*** Opening of Provided records ***

$ cat src/hw/rtl/mic_pkg.sv
package mic_pkg;

  localparam int MAX_LEN_DEF = 8;
  localparam int FIFO_DEPTH  = 2;

  localparam int IDX_W  = 19;
  localparam int CHAR_W = 8;
  localparam int LEN_W  = 4;
  localparam int DIG_W  = 3;
  // 4 * 5^(IDX_DIGITS-1) must fit
  localparam int THR_W  = 21;
  // longest motif length the decoder searches; only motifs up to 8 long fit wholly in IDX_W bits
  localparam int IDX_DIGITS = 9;

  localparam logic [CHAR_W-1:0] CH_A = 8'h41;
  localparam logic [CHAR_W-1:0] CH_C = 8'h43;
  localparam logic [CHAR_W-1:0] CH_G = 8'h47;
  localparam logic [CHAR_W-1:0] CH_T = 8'h54;
  localparam logic [CHAR_W-1:0] CH_N = 8'h4E;

  typedef enum logic {
    CMD_ENCODE = 1'b0,
    CMD_DECODE = 1'b1
  } mic_cmd_t;

  typedef enum logic [1:0] {
    ST_OK       = 2'd0,
    ST_TOO_LONG = 2'd1,
    ST_RANGE    = 2'd2
  } mic_status_t;

  typedef enum logic {
    KIND_SINGLE = 1'b0,   // one result carrying value as index_out
    KIND_DIGITS = 1'b1    // len results, one character each
  } mic_kind_t;

  typedef struct packed {
    mic_kind_t          kind;
    logic [IDX_W-1:0]   value;   // encode index, or decode remainder
    logic [LEN_W-1:0]   len;
    mic_status_t        status;
  } mic_entry_t;

  function automatic logic [DIG_W-1:0] digit_of(input logic [CHAR_W-1:0] c);
    logic [DIG_W-1:0] d;
    unique case (c)
      CH_C:    d = 3'd1;
      CH_G:    d = 3'd2;
      CH_T:    d = 3'd3;
      CH_N:    d = 3'd4;
      default: d = 3'd0;
    endcase
    return d;
  endfunction

  function automatic logic [CHAR_W-1:0] char_of(input logic [DIG_W-1:0] d);
    logic [CHAR_W-1:0] c;
    unique case (d)
      3'd1:    c = CH_C;
      3'd2:    c = CH_G;
      3'd3:    c = CH_T;
      3'd4:    c = CH_N;
      default: c = CH_A;
    endcase
    return c;
  endfunction

  function automatic logic [63:0] pow5(input int k);
    logic [63:0] p;
    p = 64'd1;
    for (int i = 0; i < k; i++) begin
      p = p * 64'd5;
    end
    return p;
  endfunction

  // count of all motifs shorter than l
  function automatic logic [63:0] cum_off(input int l);
    logic [63:0] s;
    s = 64'd0;
    for (int i = 1; i < l; i++) begin
      s = s + pow5(i);
    end
    return s;
  endfunction

endpackage

$ cat src/hw/rtl/mic_if.sv
interface mic_in_if;
  logic                          valid;
  logic                          ready;
  logic                          command;
  logic [mic_pkg::CHAR_W-1:0]    char_in;
  logic                          char_is_last;
  logic [mic_pkg::IDX_W-1:0]     index_in;

  modport source(output valid, command, char_in, char_is_last, index_in, input ready);
  modport sink(input valid, command, char_in, char_is_last, index_in, output ready);
endinterface

interface mic_out_if;
  logic                          valid;
  logic                          ready;
  logic [mic_pkg::IDX_W-1:0]     index_out;
  logic [mic_pkg::CHAR_W-1:0]    char_out;
  logic [mic_pkg::LEN_W-1:0]     motif_length;
  logic                          run_last;
  logic [1:0]                    status;

  modport source(output valid, index_out, char_out, motif_length, run_last, status,
                 input ready);
  modport sink(input valid, index_out, char_out, motif_length, run_last, status,
               output ready);
endinterface

$ cat src/hw/rtl/mic_front.sv
module mic_front #(
  parameter int MAX_LEN = mic_pkg::MAX_LEN_DEF
) (
  input  logic                clk,
  input  logic                rst_n,
  mic_in_if.sink              in_ch,
  input  logic                q_full,
  output logic                q_push,
  output mic_pkg::mic_entry_t q_entry
);

  localparam int CW      = $clog2(MAX_LEN + 1);
  localparam int DEC_MAX = (MAX_LEN < mic_pkg::IDX_DIGITS) ? MAX_LEN : mic_pkg::IDX_DIGITS;
  localparam int IW      = mic_pkg::IDX_W;

  logic [IW-1:0] acc_r, acc_nxt;
  logic [IW-1:0] off_r, off_nxt;
  logic [CW-1:0] chars_r, chars_nxt;
  logic          long_r, long_nxt;

  logic                           take;
  logic                           has_room;
  logic [mic_pkg::DIG_W-1:0]      digit;
  logic [IW-1:0]                  acc_ins, off_ins, enc_index;
  logic [IW-1:0]                  acc_n, off_n;
  logic [CW-1:0]                  chars_n;
  logic                           long_n;
  logic [mic_pkg::LEN_W-1:0]      dec_len;
  logic [IW-1:0]                  dec_base;
  logic [IW-1:0]                  dec_rem;
  mic_pkg::mic_entry_t            enc_entry, dec_entry;

  assign in_ch.ready = !q_full;
  assign take        = in_ch.valid && in_ch.ready;

  // encode: absorb one character (x5 as shift and add)
  always_comb begin
    has_room = chars_r < CW'(MAX_LEN);
    digit    = mic_pkg::digit_of(in_ch.char_in);
    acc_ins  = IW'({acc_r, 2'b00} + {2'b00, acc_r} + (IW + 2)'(digit));
    off_ins  = (chars_r != '0) ? IW'({off_r, 2'b00} + {2'b00, off_r} + (IW + 2)'(5)) : off_r;
    acc_n    = has_room ? acc_ins : acc_r;
    off_n    = has_room ? off_ins : off_r;
    chars_n  = has_room ? chars_r + CW'(1) : chars_r;
    long_n   = long_r || !has_room;
    enc_index = acc_n + off_n;

    enc_entry.kind = mic_pkg::KIND_SINGLE;
    if (long_n) begin
      enc_entry.value  = '0;
      enc_entry.len    = mic_pkg::LEN_W'(MAX_LEN);
      enc_entry.status = mic_pkg::ST_TOO_LONG;
    end else begin
      enc_entry.value  = enc_index;
      enc_entry.len    = mic_pkg::LEN_W'(chars_n);
      enc_entry.status = mic_pkg::ST_OK;
    end
  end

  // decode: length search against constant bounds, smallest match wins
  always_comb begin
    dec_len  = '0;
    dec_base = '0;
    for (int l = DEC_MAX; l >= 1; l--) begin
      if ({{(64 - IW){1'b0}}, in_ch.index_in} < mic_pkg::cum_off(l + 1)) begin
        dec_len  = mic_pkg::LEN_W'(l);
        dec_base = IW'(mic_pkg::cum_off(l));
      end
    end
    dec_rem = in_ch.index_in - dec_base;

    if (dec_len == '0) begin
      dec_entry.kind   = mic_pkg::KIND_SINGLE;
      dec_entry.value  = '0;
      dec_entry.len    = '0;
      dec_entry.status = mic_pkg::ST_RANGE;
    end else begin
      dec_entry.kind   = mic_pkg::KIND_DIGITS;
      dec_entry.value  = dec_rem;
      dec_entry.len    = dec_len;
      dec_entry.status = mic_pkg::ST_OK;
    end
  end

  always_comb begin
    acc_nxt   = acc_r;
    off_nxt   = off_r;
    chars_nxt = chars_r;
    long_nxt  = long_r;
    q_push    = 1'b0;
    q_entry   = dec_entry;
    if (take) begin
      if (mic_pkg::mic_cmd_t'(in_ch.command) == mic_pkg::CMD_DECODE) begin
        q_push = 1'b1;
      end else if (in_ch.char_is_last) begin
        q_push    = 1'b1;
        q_entry   = enc_entry;
        acc_nxt   = '0;
        off_nxt   = '0;
        chars_nxt = '0;
        long_nxt  = 1'b0;
      end else begin
        acc_nxt   = acc_n;
        off_nxt   = off_n;
        chars_nxt = chars_n;
        long_nxt  = long_n;
      end
    end
  end

  always_ff @(posedge clk) begin
    if (!rst_n) begin
      acc_r   <= '0;
      off_r   <= '0;
      chars_r <= '0;
      long_r  <= 1'b0;
    end else begin
      acc_r   <= acc_nxt;
      off_r   <= off_nxt;
      chars_r <= chars_nxt;
      long_r  <= long_nxt;
    end
  end

endmodule

$ cat src/hw/rtl/mic_fifo.sv
module mic_fifo #(
  parameter int DEPTH = mic_pkg::FIFO_DEPTH
) (
  input  logic                clk,
  input  logic                rst_n,
  input  logic                push,
  input  mic_pkg::mic_entry_t wr_entry,
  input  logic                pop,
  output logic                full,
  output logic                not_empty,
  output mic_pkg::mic_entry_t rd_entry
);

  localparam int PW = (DEPTH > 1) ? $clog2(DEPTH) : 1;
  localparam int NW = $clog2(DEPTH + 1);

  mic_pkg::mic_entry_t mem_r [DEPTH];
  logic [PW-1:0]       wp_r, wp_nxt, rp_r, rp_nxt;
  logic [NW-1:0]       cnt_r, cnt_nxt;

  assign full      = cnt_r == NW'(DEPTH);
  assign not_empty = cnt_r != '0;
  assign rd_entry  = mem_r[rp_r];

  always_comb begin
    wp_nxt  = wp_r;
    rp_nxt  = rp_r;
    cnt_nxt = cnt_r;
    if (push) begin
      wp_nxt = (wp_r == PW'(DEPTH - 1)) ? '0 : wp_r + PW'(1);
    end
    if (pop) begin
      rp_nxt = (rp_r == PW'(DEPTH - 1)) ? '0 : rp_r + PW'(1);
    end
    if (push && !pop) begin
      cnt_nxt = cnt_r + NW'(1);
    end else if (pop && !push) begin
      cnt_nxt = cnt_r - NW'(1);
    end
  end

  always_ff @(posedge clk) begin
    if (push) begin
      mem_r[wp_r] <= wr_entry;
    end
  end

  always_ff @(posedge clk) begin
    if (!rst_n) begin
      wp_r  <= '0;
      rp_r  <= '0;
      cnt_r <= '0;
    end else begin
      wp_r  <= wp_nxt;
      rp_r  <= rp_nxt;
      cnt_r <= cnt_nxt;
    end
  end

endmodule

$ cat src/hw/rtl/mic_back.sv
module mic_back (
  input  logic                clk,
  input  logic                rst_n,
  input  logic                q_not_empty,
  input  mic_pkg::mic_entry_t q_entry,
  output logic                q_pop,
  mic_out_if.source           out_ch
);

  localparam int IW = mic_pkg::IDX_W;
  localparam int LW = mic_pkg::LEN_W;
  localparam int TW = mic_pkg::THR_W;

  logic                 busy_r, busy_nxt;
  mic_pkg::mic_kind_t   kind_r;
  logic [IW-1:0]        val_r;
  logic [LW-1:0]        len_r;
  logic [LW-1:0]        k_r;
  mic_pkg::mic_status_t status_r;

  logic                       out_valid_r, out_valid_nxt;
  logic [IW-1:0]              index_out_r;
  logic [mic_pkg::CHAR_W-1:0] char_out_r;
  logic [LW-1:0]              len_out_r;
  logic                       last_out_r;
  mic_pkg::mic_status_t       st_out_r;

  logic                       load_ok, emit, done;
  logic [TW-1:0]              thr [5];
  logic [mic_pkg::DIG_W-1:0]  dig;

  assign load_ok = !out_valid_r || out_ch.ready;
  assign emit    = busy_r && load_ok;
  assign done    = (kind_r == mic_pkg::KIND_SINGLE) || (k_r == '0);
  assign q_pop   = !busy_r && q_not_empty;

  // d * 5^k for the current digit place, constants per place
  always_comb begin
    for (int d = 0; d < 5; d++) begin
      thr[d] = '0;
    end
    for (int j = 0; j < mic_pkg::IDX_DIGITS; j++) begin
      if (k_r == LW'(j)) begin
        for (int d = 1; d < 5; d++) begin
          thr[d] = TW'(mic_pkg::pow5(j) * 64'(d));
        end
      end
    end
    dig = '0;
    for (int d = 1; d < 5; d++) begin
      if ({{(TW - IW){1'b0}}, val_r} >= thr[d]) begin
        dig = mic_pkg::DIG_W'(d);
      end
    end
  end

  always_comb begin
    busy_nxt = busy_r;
    if (q_pop) begin
      busy_nxt = 1'b1;
    end else if (emit && done) begin
      busy_nxt = 1'b0;
    end
    if (emit) begin
      out_valid_nxt = 1'b1;
    end else if (out_ch.ready) begin
      out_valid_nxt = 1'b0;
    end else begin
      out_valid_nxt = out_valid_r;
    end
  end

  always_ff @(posedge clk) begin
    if (q_pop) begin
      kind_r   <= q_entry.kind;
      val_r    <= q_entry.value;
      len_r    <= q_entry.len;
      k_r      <= q_entry.len - LW'(1);
      status_r <= q_entry.status;
    end else if (emit && kind_r == mic_pkg::KIND_DIGITS) begin
      val_r <= val_r - IW'(thr[dig]);
      k_r   <= k_r - LW'(1);
    end
    if (emit) begin
      len_out_r  <= len_r;
      last_out_r <= done;
      st_out_r   <= status_r;
      if (kind_r == mic_pkg::KIND_DIGITS) begin
        index_out_r <= '0;
        char_out_r  <= mic_pkg::char_of(dig);
      end else begin
        index_out_r <= val_r;
        char_out_r  <= '0;
      end
    end
  end

  always_ff @(posedge clk) begin
    if (!rst_n) begin
      busy_r      <= 1'b0;
      out_valid_r <= 1'b0;
    end else begin
      busy_r      <= busy_nxt;
      out_valid_r <= out_valid_nxt;
    end
  end

  assign out_ch.valid        = out_valid_r;
  assign out_ch.index_out    = index_out_r;
  assign out_ch.char_out     = char_out_r;
  assign out_ch.motif_length = len_out_r;
  assign out_ch.run_last     = last_out_r;
  assign out_ch.status       = st_out_r;

  a_pop_loads: assert property (@(posedge clk) disable iff (!rst_n)
    q_pop |=> busy_r)
    else $error("pop did not start work");

  a_digit_place: assert property (@(posedge clk) disable iff (!rst_n)
    busy_r && kind_r == mic_pkg::KIND_DIGITS |-> k_r < len_r)
    else $error("digit place beyond motif length");

  a_range_shape: assert property (@(posedge clk) disable iff (!rst_n)
    out_valid_r && st_out_r == mic_pkg::ST_RANGE
      |-> len_out_r == '0 && last_out_r && index_out_r == '0 && char_out_r == '0)
    else $error("bad out-of-range result");

  a_char_only_ok: assert property (@(posedge clk) disable iff (!rst_n)
    out_valid_r && char_out_r != '0 |-> st_out_r == mic_pkg::ST_OK && index_out_r == '0)
    else $error("character result with status or index");

endmodule

$ cat src/hw/rtl/motif_index_codec.sv
// Motif index codec: converts between DNA motifs (A,C,G,T,N; length 1 to
// MAX_LEN) and a flat index = base-5 value of the motif (first character most
// significant) + count of all shorter motifs. Encode (command 0) takes one
// character per transfer, any other byte counting as A; the character marked
// char_is_last yields one result with index_out and motif_length, or status 1
// if more than MAX_LEN characters came. Decode (command 1) takes an index and
// yields one result per character, first to last, run_last on the final one;
// an index at or above the total count of motifs yields one result with
// status 2, run_last set and all other fields zero. Decode transfers do not
// disturb a motif being encoded. Rate: encode characters are taken one per
// cycle while the queue is not full. Each queued job (encode result or decode
// index) is loaded into the back end, which takes no new job until it has
// issued its last result; its digit extractor makes one base-5 digit per cycle
// unless the output stalls. A small queue lets the front keep taking input.
module motif_index_codec #(
  parameter int MAX_LEN    = mic_pkg::MAX_LEN_DEF,  // 1..8
  parameter int FIFO_DEPTH = mic_pkg::FIFO_DEPTH
) (
  input  logic       clk,
  input  logic       rst_n,
  mic_in_if.sink     in_ch,
  mic_out_if.source  out_ch
);

  // front -> queue -> back
  logic                q_push, q_pop, q_full, q_not_empty;
  mic_pkg::mic_entry_t q_wr, q_rd;

  // front: takes every transfer, runs the encode accumulator and the
  // decode length search, queues one job per result group
  mic_front #(
    .MAX_LEN (MAX_LEN)
  ) u_front (
    .clk     (clk),
    .rst_n   (rst_n),
    .in_ch   (in_ch),
    .q_full  (q_full),
    .q_push  (q_push),
    .q_entry (q_wr)
  );

  mic_fifo #(
    .DEPTH (FIFO_DEPTH)
  ) u_fifo (
    .clk       (clk),
    .rst_n     (rst_n),
    .push      (q_push),
    .wr_entry  (q_wr),
    .pop       (q_pop),
    .full      (q_full),
    .not_empty (q_not_empty),
    .rd_entry  (q_rd)
  );

  // back: emits results through a registered output stage
  mic_back u_back (
    .clk         (clk),
    .rst_n       (rst_n),
    .q_not_empty (q_not_empty),
    .q_entry     (q_rd),
    .q_pop       (q_pop),
    .out_ch      (out_ch)
  );

endmodule
$ cat src/flat_wrapper.sv
// flat-port wrapper written by rule: the top's interface ports become plain ports
module motif_index_codec_flat 
#(
  parameter int MAX_LEN    = mic_pkg::MAX_LEN_DEF,         
  parameter int FIFO_DEPTH = mic_pkg::FIFO_DEPTH
)
  (clk, rst_n, in_ch_valid, in_ch_command, in_ch_char_in, in_ch_char_is_last, in_ch_index_in, in_ch_ready, out_ch_valid, out_ch_index_out, out_ch_char_out, out_ch_motif_length, out_ch_run_last, out_ch_status, out_ch_ready);
  mic_in_if in_ch_i ();
  mic_out_if out_ch_i ();
  input  logic clk;
  input  logic rst_n;
  input wire logic [$bits(in_ch_i.valid)-1:0] in_ch_valid;
  input wire logic [$bits(in_ch_i.command)-1:0] in_ch_command;
  input wire logic [$bits(in_ch_i.char_in)-1:0] in_ch_char_in;
  input wire logic [$bits(in_ch_i.char_is_last)-1:0] in_ch_char_is_last;
  input wire logic [$bits(in_ch_i.index_in)-1:0] in_ch_index_in;
  output wire logic [$bits(in_ch_i.ready)-1:0] in_ch_ready;
  output wire logic [$bits(out_ch_i.valid)-1:0] out_ch_valid;
  output wire logic [$bits(out_ch_i.index_out)-1:0] out_ch_index_out;
  output wire logic [$bits(out_ch_i.char_out)-1:0] out_ch_char_out;
  output wire logic [$bits(out_ch_i.motif_length)-1:0] out_ch_motif_length;
  output wire logic [$bits(out_ch_i.run_last)-1:0] out_ch_run_last;
  output wire logic [$bits(out_ch_i.status)-1:0] out_ch_status;
  input wire logic [$bits(out_ch_i.ready)-1:0] out_ch_ready;
  assign in_ch_i.valid = in_ch_valid;
  assign in_ch_i.command = in_ch_command;
  assign in_ch_i.char_in = in_ch_char_in;
  assign in_ch_i.char_is_last = in_ch_char_is_last;
  assign in_ch_i.index_in = in_ch_index_in;
  assign in_ch_ready = in_ch_i.ready;
  assign out_ch_valid = out_ch_i.valid;
  assign out_ch_index_out = out_ch_i.index_out;
  assign out_ch_char_out = out_ch_i.char_out;
  assign out_ch_motif_length = out_ch_i.motif_length;
  assign out_ch_run_last = out_ch_i.run_last;
  assign out_ch_status = out_ch_i.status;
  assign out_ch_i.ready = out_ch_ready;
  motif_index_codec #(.MAX_LEN(MAX_LEN), .FIFO_DEPTH(FIFO_DEPTH)) u_core (.clk(clk), .rst_n(rst_n), .in_ch(in_ch_i), .out_ch(out_ch_i));
endmodule
$ cat config.mk
export PLATFORM = sky130hd
export DESIGN_NAME = motif_index_codec_flat
export DESIGN_NICKNAME = d
export VERILOG_FILES = /design/src/hw/rtl/mic_pkg.sv /design/src/hw/rtl/mic_if.sv /design/src/hw/rtl/mic_front.sv /design/src/hw/rtl/mic_fifo.sv /design/src/hw/rtl/mic_back.sv /design/src/hw/rtl/motif_index_codec.sv /design/src/flat_wrapper.sv
export SDC_FILE = /design/constraint.sdc
export NUM_CORES = 1
export LEC_CHECK = 0
export BUFFER_PORTS_ARGS = -buffer_cell sky130_fd_sc_hd__buf_2
export CORE_ASPECT_RATIO = 0.9
export CORE_MARGIN = 1
export CORE_UTILIZATION = 43
export CTS_BUF_LIST = sky130_fd_sc_hd__clkbuf_8
export DETAILED_ROUTE_END_ITERATION = 8
export PLACE_DENSITY_LB_ADDON = 0.05
export REMOVE_ABC_BUFFERS = 1
export SKIP_CTS_REPAIR_TIMING = 1
export SLEW_MARGIN = 20
export SYNTH_ARGS = -nofsm -noshare
export SYNTH_HDL_FRONTEND = slang
export SYNTH_SLANG_ARGS = --single-unit
$ cat constraint.sdc
create_clock -name clk -period 10 [get_ports clk]
set_clock_uncertainty 0.15 [all_clocks]
set_input_delay 1 -clock clk [delete_from_list [all_inputs] [get_ports clk]]
set_output_delay 1 -clock clk [all_outputs]
set_load 0.05 [all_outputs]
# Yosys cells after proc, flatten, opt, wreduce, memory -nomap -nowiden
# Memories as Yosys holds them, arrays and structs flattened. A register that Yosys moved wholly into a read port is not among the register bits.
# Cells that the tools add are included.
# word_totals
mem_count,1
mem_bits_rw,52
regBits,113
in_bits,33
out_inout_bits,36
# classes
magnitude_cmp,14
n_mux,66
eq_ne,17
reduce_logical,25
bitwise,3
add_sub_neg,14
# mem_list
name,depth,width,rd,rd_clocked_by_memory_dff,wr,line_no,source
u_core.u_fifo.mem_r,2,26,1,1,1,mic_fifo.sv:17,mic_pkg::mic_entry_t mem_r [DEPTH];
# op_table
cell,count
$mux 84,6
$mux 19,16
$mux 26,4
$ge 19x21->1,4
$mux 68,1
$mux 66,1
$mux 64,1
$bmux 21 s3,1
$add 19x19->19,3
$mux 4,12
$sub 19x19->19,2
$eq 8x7->1 const B,4
$mux 25,1
$pmux 5 s4,1
$add 19x3->19,1
$add 19x3->19 const B,1
$lt 19x10->1 const B,1
$lt 19x12->1 const B,1
$lt 19x15->1 const B,1
$lt 19x17->1 const B,1
$lt 19x19->1 const B,1
$lt 19x3->1 const B,1
$lt 19x5->1 const B,1
$lt 19x8->1 const B,1
other kinds (29),72

# Depth between registers and ports, before layout
# depth
ltp_word,22
ltp_mapped,31
mapped_depth_nobuf,30

# Cells and area by module
# Synthesis repeated with hierarchy kept, for this count alone.
# hier_totals
cells_unflattened,1487
area_unflattened_um2,13817.0
# by_module_without_submodules
mod,area_per_inst_um2,n_inst,cells_each
mic_front,6262.3,1,804
mic_back,5451.5,1,580
mic_fifo,2103.3,1,103

# Least setup slack after synthesis
# Ideal clock, no wire load.
# synth_path
path_type,input to register
startpoint,input in_ch_char_in[2]
endpoint,"memory u_core.u_fifo.mem_r[0][24] (netlist name), data pin"
arrival_time_ns,5.659
n_path_buf,0
required_ns,9.685
setup_slack_ns,4.026
stages,22
path_cell_list,nor4bb_1 -> and4_1 -> fa_1 -> inv_1 -> fa_1 -> nor2b_1 -> o21ai_0 -> nand2b_1 -> a21oi_1 -> o211a_1 -> nor3_1 -> a31oi_1 -> xnor2_1 -> mux2_2 -> ha_1 -> nand3_1 -> o21ai_0 -> a2111oi_4 -> or4_1 -> nand2_1 -> xnor3_1 -> o22ai_1
# synth_rtl
element,line_no,source
"start, declared",flat_wrapper.sv:14,input wire logic [$bits(in_ch_i.char_in)-1:0] in_ch_char_in;
"end, declared",mic_fifo.sv:17,

# Final worst setup path
# layout_path
startpoint,register u_core.u_back.k_r[3]
endpoint,"register u_core.u_back.val_r[17], data pin"
# layout_via
elab_chain_len,22
# layout_rtl
element,line_no,source
"start, declared",mic_back.sv:18,logic [LW-1:0] k_r;
"start signal, assigned",mic_back.sv:78,k_r <= q_entry.len - LW'(1);
"start signal, assigned",mic_back.sv:82,k_r <= k_r - LW'(1);
$logic_not 4->1,mic_back.sv:43,if (k_r == LW'(j)) begin
$mux 64,mic_back.sv:43,
$mux 66,mic_back.sv:43,
$mux 68,mic_back.sv:43,
$mux 84 (5 in a row),mic_back.sv:43,
$mux 84 *,mic_back.sv:43,
$ge 19x21->1,mic_back.sv:51,"if ({{(TW - IW){1'b0}}, val_r} >= thr[d]) begin"
$mux 1,mic_back.sv:51,
$mux 3 (3 in a row),mic_back.sv:51,
$not 3->4 (not written as such),mic_back.sv:81,val_r <= val_r - IW'(thr[dig]);
$bmux 21 s3 *,mic_back.sv:81,
$mux 19 (not written as such) * (2 in a row),mic_back.sv:81,
$sub 19x19->19 *,mic_back.sv:81,
$mux 19 *,mic_back.sv:80,end else if (emit && kind_r == mic_pkg::KIND_DIGITS) begin
$mux 19 *,mic_back.sv:74,if (q_pop) begin
"end signal, assigned",mic_back.sv:76,val_r <= q_entry.value;
"end signal, assigned",mic_back.sv:81,
"end, declared",mic_back.sv:16,logic [IW-1:0] val_r;
# Mark *: on every way between the ends. The rest lies on a longest branch, timed or not. The select of a mux whose other input is x is not followed.
# A chain may end at the register's enable or synchronous reset.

*** Close of Provided records ***

▸ **What needs to be done**: In the entries above, find the line holding "out_valid_nxt = out_valid_r;" and the line holding "status_r <= q_entry.status;"; print both of them and every line between, exactly, and nothing else.

▸ **Exercise solution**:
      out_valid_nxt = out_valid_r;
    end
  end

  always_ff @(posedge clk) begin
    if (q_pop) begin
      kind_r   <= q_entry.kind;
      val_r    <= q_entry.value;
      len_r    <= q_entry.len;
      k_r      <= q_entry.len - LW'(1);
      status_r <= q_entry.status;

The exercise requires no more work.